Tootle said the bank is a valuable resource for UI scientists and that she has taken hundreds of antibodies from the UI bank for her own research.
“It’s really important for the scientific community, and it’s important for the Department of Biology,” she said. “It’s going to have its own location, its own front door to say so that you can see this is the DSHB. It is more obvious that this great research resource is present on the Iowa campus.”
Kerr said she is excited that the bank’s different departments, such as the production lab and research and development lab, will be directly across the hall from one another, a change from the different departments of the bank being scattered around the building.

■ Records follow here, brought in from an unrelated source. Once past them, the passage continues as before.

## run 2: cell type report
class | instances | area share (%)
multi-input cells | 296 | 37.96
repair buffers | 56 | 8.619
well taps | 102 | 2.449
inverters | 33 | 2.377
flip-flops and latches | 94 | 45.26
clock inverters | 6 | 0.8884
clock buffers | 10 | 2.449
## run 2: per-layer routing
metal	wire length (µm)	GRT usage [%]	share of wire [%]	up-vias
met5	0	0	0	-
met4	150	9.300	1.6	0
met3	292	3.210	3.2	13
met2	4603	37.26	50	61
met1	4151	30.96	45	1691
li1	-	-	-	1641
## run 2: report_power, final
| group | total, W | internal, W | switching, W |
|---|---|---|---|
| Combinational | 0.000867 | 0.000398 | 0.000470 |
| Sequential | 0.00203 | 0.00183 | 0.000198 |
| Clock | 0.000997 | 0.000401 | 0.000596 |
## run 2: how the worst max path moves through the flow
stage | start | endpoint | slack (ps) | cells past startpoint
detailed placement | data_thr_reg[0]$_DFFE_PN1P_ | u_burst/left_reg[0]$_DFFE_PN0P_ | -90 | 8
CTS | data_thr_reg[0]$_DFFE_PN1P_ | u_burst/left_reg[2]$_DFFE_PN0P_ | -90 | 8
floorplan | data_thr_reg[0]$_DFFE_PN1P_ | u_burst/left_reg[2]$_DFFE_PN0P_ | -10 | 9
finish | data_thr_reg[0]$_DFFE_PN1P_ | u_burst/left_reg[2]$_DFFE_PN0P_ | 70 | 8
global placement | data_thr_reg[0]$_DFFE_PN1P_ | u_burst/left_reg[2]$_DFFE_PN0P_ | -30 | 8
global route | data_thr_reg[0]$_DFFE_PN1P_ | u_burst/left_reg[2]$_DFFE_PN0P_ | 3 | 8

“One of the worst things could happen, especially for small organizations like this, is the siloing effect of everybody being often isolated in their own spot,” she said. “This grant will allow us to have a very physical presence and sense of community within our own organization.”
Kerr said the bank is especially grateful to the NIH given the funding cuts the organization experienced last year. According to the Association of American Medical Colleges, by June 2025, over 2,000 grants were awarded to U.S. institutions had been terminated, resulting in nearly $4 billion lost in funding.
“We know that we are extraordinarily lucky,” Kerr said. “It’s a privilege to have this kind of support and funding, both from them and from the NIH, especially given the more precarious nature of NIH funding in general. We know that it’s our responsibility to put it to very good use.”